A claim asserted by the claimant for the first time after such notice of arbitration is submitted shall be deemed submitted to arbitration under this Section on the date of its receipt under the applicable arbitration rules.
6. The arbitration rules applicable under paragraph 4 that are in effect on the date the claim or claims were submitted to arbitration under this Section shall govern the arbitration except to the extent modified by this Agreement.
7. The claimant shall provide with the notice of arbitration:
(a) the name of the arbitrator that the claimant appoints; or
(b) the claimant's written consent for the Secretary-General to appoint that arbitrator.
Article 9.20. Consent of Each Party to Arbitration
1. Each Party consents to the submission of a claim to arbitration under this Section in accordance with this Agreement.
2. The consent under paragraph 1 and the submission of a claim to arbitration under this Section shall be deemed to satisfy the requirements of:
(a) Chapter II of the ICSID Convention (Jurisdiction of the Centre) and the ICSID Additional Facility Rules for written consent of the parties to the dispute;
(b) Article II of the New York Convention for an "agreement in writing"; and
(c) Article I of the Inter-American Convention for an "agreement".
Article 9.21. Conditions and Limitations on Consent of Each Party
1, No claim shall be submitted to arbitration under this Section if more than three years and six months have elapsed from the date on which the claimant first acquired, or should have first acquired, knowledge of the breach alleged under Article 9.19.1 (Submission of a Claim to Arbitration) and knowledge that the claimant (for claims brought under Article 9.19.1(a)) or the enterprise (for claims brought under Article 9.19.1(b)) has incurred loss or damage.
2. No claim shall be submitted to arbitration under this Section unless:
(a) the claimant consents in writing to arbitration in accordance with the procedures set out in this Agreement; and
(b) the notice of arbitration is accompanied:
(i) for claims submitted to arbitration under Article 9.19.1(a) (Submission of a Claim to Arbitration), by the claimant's written waiver; and
(ii) for claims submitted to arbitration under Article 9.19.1(b) (Submission of a Claim to Arbitration), by the claimant's and the enterprise's written waivers,
of any right to initiate or continue before any court or administrative tribunal under the law of a Party, or any other dispute settlement procedures, any proceeding with respect to any measure alleged to constitute a breach referred to in Article 9.19 (Submission of a Claim to Arbitration).
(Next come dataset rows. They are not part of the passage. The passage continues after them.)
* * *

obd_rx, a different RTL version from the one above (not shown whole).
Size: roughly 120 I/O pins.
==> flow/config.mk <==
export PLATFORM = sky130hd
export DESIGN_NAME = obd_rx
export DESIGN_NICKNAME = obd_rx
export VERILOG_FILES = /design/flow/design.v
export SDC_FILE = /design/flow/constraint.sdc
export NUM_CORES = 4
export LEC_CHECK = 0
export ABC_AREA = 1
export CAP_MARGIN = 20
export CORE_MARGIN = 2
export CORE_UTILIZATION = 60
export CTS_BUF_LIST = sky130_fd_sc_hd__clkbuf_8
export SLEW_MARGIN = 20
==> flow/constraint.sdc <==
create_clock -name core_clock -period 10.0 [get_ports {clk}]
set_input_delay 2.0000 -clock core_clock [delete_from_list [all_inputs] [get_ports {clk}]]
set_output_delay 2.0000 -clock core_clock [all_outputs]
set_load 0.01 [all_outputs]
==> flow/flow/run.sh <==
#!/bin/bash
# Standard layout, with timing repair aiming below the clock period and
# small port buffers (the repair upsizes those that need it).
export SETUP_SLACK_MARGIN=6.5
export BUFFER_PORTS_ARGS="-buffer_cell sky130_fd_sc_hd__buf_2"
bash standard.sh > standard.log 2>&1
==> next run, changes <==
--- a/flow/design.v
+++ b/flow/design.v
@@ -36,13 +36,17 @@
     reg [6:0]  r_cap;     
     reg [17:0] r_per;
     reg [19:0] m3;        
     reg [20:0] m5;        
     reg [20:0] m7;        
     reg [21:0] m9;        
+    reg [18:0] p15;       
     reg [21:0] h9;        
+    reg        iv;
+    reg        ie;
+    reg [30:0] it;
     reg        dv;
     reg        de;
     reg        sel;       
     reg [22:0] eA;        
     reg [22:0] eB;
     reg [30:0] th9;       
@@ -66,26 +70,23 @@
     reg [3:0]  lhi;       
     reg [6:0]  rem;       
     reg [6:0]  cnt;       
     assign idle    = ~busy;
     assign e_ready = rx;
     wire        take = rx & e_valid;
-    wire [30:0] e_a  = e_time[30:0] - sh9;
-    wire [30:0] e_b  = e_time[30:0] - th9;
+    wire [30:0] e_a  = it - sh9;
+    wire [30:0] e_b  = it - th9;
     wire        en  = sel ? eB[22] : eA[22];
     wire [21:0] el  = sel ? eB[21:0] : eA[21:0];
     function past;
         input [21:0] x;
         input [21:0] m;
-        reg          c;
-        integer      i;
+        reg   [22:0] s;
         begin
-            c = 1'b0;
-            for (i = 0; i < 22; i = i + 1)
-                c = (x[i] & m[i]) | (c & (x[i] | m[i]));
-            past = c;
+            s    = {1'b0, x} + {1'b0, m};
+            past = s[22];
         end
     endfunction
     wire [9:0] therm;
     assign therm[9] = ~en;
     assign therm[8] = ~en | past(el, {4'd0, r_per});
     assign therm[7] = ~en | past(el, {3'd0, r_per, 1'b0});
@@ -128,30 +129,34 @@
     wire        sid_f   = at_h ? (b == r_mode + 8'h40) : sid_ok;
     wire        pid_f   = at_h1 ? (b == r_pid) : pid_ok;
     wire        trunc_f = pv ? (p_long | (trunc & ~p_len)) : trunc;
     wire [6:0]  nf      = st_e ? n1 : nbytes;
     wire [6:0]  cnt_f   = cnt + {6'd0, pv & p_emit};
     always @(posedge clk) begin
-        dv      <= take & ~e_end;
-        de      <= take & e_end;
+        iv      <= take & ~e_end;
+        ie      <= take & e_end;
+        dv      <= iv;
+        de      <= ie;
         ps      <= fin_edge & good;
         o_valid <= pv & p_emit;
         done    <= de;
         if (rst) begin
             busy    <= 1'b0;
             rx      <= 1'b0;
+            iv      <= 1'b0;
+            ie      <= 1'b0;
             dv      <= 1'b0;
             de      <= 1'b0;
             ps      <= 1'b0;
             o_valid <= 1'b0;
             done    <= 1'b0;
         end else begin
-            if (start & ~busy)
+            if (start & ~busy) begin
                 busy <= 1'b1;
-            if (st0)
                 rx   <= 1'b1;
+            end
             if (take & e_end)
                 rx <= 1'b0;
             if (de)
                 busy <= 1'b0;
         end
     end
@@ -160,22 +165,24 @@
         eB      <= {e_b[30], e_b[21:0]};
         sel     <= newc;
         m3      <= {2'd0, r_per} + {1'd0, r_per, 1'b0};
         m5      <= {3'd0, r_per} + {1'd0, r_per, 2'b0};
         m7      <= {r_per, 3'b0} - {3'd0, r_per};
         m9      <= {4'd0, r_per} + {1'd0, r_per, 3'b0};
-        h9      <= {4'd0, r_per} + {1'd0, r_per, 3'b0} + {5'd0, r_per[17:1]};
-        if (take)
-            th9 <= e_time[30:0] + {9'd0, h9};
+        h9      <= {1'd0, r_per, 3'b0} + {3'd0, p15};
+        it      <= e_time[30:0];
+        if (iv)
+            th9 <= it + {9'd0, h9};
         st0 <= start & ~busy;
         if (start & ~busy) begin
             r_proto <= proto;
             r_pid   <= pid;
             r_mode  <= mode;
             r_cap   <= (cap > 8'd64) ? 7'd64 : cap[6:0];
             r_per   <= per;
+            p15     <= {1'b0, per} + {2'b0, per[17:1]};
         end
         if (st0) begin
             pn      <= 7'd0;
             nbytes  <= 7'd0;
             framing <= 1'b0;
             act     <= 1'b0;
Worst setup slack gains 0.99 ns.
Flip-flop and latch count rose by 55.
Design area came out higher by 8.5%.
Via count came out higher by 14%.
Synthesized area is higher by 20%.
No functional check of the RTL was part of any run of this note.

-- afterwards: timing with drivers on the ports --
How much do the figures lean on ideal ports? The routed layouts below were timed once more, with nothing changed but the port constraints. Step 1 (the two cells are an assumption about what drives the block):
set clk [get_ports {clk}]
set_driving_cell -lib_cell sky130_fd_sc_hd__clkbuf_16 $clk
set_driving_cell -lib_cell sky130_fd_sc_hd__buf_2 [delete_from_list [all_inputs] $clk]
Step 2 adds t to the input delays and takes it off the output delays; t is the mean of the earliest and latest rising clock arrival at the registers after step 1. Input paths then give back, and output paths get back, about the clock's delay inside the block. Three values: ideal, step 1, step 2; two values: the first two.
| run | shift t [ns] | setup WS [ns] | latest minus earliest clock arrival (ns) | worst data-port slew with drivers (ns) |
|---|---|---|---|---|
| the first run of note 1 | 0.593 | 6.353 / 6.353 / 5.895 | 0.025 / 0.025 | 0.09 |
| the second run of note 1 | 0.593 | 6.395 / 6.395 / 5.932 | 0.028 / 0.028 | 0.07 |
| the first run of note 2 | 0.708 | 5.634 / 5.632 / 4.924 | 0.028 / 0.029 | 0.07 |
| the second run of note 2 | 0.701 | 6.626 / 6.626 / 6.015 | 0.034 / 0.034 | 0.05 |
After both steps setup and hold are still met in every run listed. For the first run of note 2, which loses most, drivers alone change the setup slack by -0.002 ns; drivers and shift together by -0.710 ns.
3. Notwithstanding paragraph 2(b), the claimant (for claims brought under Article 9.19.1(a) (Submission of a Claim to Arbitration)) and the claimant or the enterprise (for claims brought under Article 9.19.1(b)) may initiate or continue an action that seeks interim injunctive relief and does not involve the payment of monetary damages before a judicial or administrative tribunal of the respondent, provided that the action is brought for the sole purpose of preserving the claimant's or the enterprise's rights and interests during the pendency of the arbitration.